Our parish Lent programme started on Wednesday, focussing on Pope Francis’ letter published last October, Fratelli Tutti, and in the first session (and you can watch the recording of the talk via our webcam) we went through the first chapter of the letter, ‘Dark Clouds over a Closed World.’ Something which is really great about the letter is the way in which the Holy Father joins together his analysis of the problems of the world with guidance about the everyday lives of ordinary Christians, you and me: his message of social fraternity applies across the board. Lent is about temptations, and one temptation is to narrow Lent down to our personal lives, succumbing to the individualism in so much of contemporary culture which the pope identifies in his letter.
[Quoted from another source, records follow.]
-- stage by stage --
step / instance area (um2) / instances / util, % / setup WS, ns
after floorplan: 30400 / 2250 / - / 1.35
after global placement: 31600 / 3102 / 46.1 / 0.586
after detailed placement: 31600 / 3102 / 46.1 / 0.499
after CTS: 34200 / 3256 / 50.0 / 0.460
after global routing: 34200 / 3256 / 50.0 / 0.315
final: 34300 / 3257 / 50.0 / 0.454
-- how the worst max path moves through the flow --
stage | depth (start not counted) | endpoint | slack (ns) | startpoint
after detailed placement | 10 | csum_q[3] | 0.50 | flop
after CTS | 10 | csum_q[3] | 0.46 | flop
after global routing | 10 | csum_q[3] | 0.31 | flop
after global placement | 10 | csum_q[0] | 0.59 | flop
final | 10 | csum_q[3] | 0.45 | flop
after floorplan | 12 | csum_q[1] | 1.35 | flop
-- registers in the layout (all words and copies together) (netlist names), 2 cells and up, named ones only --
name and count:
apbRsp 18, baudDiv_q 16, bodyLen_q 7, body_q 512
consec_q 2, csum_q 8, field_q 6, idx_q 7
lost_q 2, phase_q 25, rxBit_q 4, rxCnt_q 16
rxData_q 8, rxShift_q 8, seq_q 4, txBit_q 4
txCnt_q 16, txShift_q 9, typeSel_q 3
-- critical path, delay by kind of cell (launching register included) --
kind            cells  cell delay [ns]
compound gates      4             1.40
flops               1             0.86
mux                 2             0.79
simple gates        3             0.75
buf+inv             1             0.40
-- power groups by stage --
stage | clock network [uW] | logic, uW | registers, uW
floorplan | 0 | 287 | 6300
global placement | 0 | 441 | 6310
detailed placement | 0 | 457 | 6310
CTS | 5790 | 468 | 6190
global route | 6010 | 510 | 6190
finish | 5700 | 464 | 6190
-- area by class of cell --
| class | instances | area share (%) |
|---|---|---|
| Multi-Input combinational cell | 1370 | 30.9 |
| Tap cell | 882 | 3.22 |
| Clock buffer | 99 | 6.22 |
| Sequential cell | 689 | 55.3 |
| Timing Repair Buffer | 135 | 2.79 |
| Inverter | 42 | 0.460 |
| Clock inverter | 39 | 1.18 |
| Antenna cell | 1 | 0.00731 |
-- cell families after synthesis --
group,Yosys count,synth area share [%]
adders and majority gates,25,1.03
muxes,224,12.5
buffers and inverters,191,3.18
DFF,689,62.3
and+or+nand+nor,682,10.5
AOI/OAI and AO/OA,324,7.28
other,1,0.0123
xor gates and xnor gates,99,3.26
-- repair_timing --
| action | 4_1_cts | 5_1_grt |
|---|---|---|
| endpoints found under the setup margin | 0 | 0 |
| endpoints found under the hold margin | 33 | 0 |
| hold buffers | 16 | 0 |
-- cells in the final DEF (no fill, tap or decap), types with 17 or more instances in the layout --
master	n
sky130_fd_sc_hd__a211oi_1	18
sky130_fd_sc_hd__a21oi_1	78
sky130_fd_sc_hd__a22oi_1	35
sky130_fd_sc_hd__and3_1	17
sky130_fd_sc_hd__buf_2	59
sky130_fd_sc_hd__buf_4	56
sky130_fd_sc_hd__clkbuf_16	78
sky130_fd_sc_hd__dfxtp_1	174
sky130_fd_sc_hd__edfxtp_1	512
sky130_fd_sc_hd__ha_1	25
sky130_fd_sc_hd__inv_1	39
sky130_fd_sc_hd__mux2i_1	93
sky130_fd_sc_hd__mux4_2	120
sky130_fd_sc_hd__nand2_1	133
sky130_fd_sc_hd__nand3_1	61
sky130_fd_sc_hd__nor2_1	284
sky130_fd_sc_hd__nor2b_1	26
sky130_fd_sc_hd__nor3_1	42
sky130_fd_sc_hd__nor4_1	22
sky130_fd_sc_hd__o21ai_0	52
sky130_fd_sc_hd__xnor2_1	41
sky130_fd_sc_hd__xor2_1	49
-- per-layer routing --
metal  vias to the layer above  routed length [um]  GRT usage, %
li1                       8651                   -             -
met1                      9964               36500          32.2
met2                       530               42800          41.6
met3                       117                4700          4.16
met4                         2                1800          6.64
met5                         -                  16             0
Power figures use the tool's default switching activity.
Lent is about change – about transformation, conversion, moving from one place to another. This is true, hopefully, in our own lives; but each Lent the Church asserts that it is also about the world. Hence CAFOD Fast day which we kept on Friday, linking Lenten self-denial to helping the poor of the world whom God loves. For the last year, this time of pandemic, the pope has repeatedly told us that in the midst of all this suffering we are being given the opportunity to change the world, to rebuild a better world. In the first chapter of Fratelli Tutti which we looked at on Wednesday the Holy Father writes, looking at the effects of pandemics and other historical calamities:
‘All too quickly, however, we forget the lessons of history, “the teacher of life”. Once this health crisis passes, our worst response would be to plunge even more deeply into feverish consumerism and new forms of egotistic self-preservation. God willing, after all this, we will think no longer in terms of “them” and “those”, but only “us”. If only this may prove not to be just another tragedy of history from which we learned nothing. If only we might keep in mind all those elderly persons who died for lack of respirators, partly as a result of the dismantling, year after year, of healthcare systems. If only this immense sorrow may not prove useless but enable us to take a step forward towards a new style of life. If only we might rediscover once and for all that we need one another, and that in this way our human family can experience a rebirth, with all its faces, all its hands and all its voices, beyond the walls that we have erected. Unless we recover the shared passion to create a community of belonging and solidarity worthy of our time, our energy and our resources, the global illusion that misled us will collapse and leave many in the grip of anguish and emptiness. Nor should we naively refuse to recognise that “obsession with a consumerist lifestyle, above all when few people are capable of maintaining it, can only lead to violence and mutual destruction”. The notion of “every man for himself” will rapidly degenerate into a free-for-all that would prove worse than any pandemic’. (sections 35-36)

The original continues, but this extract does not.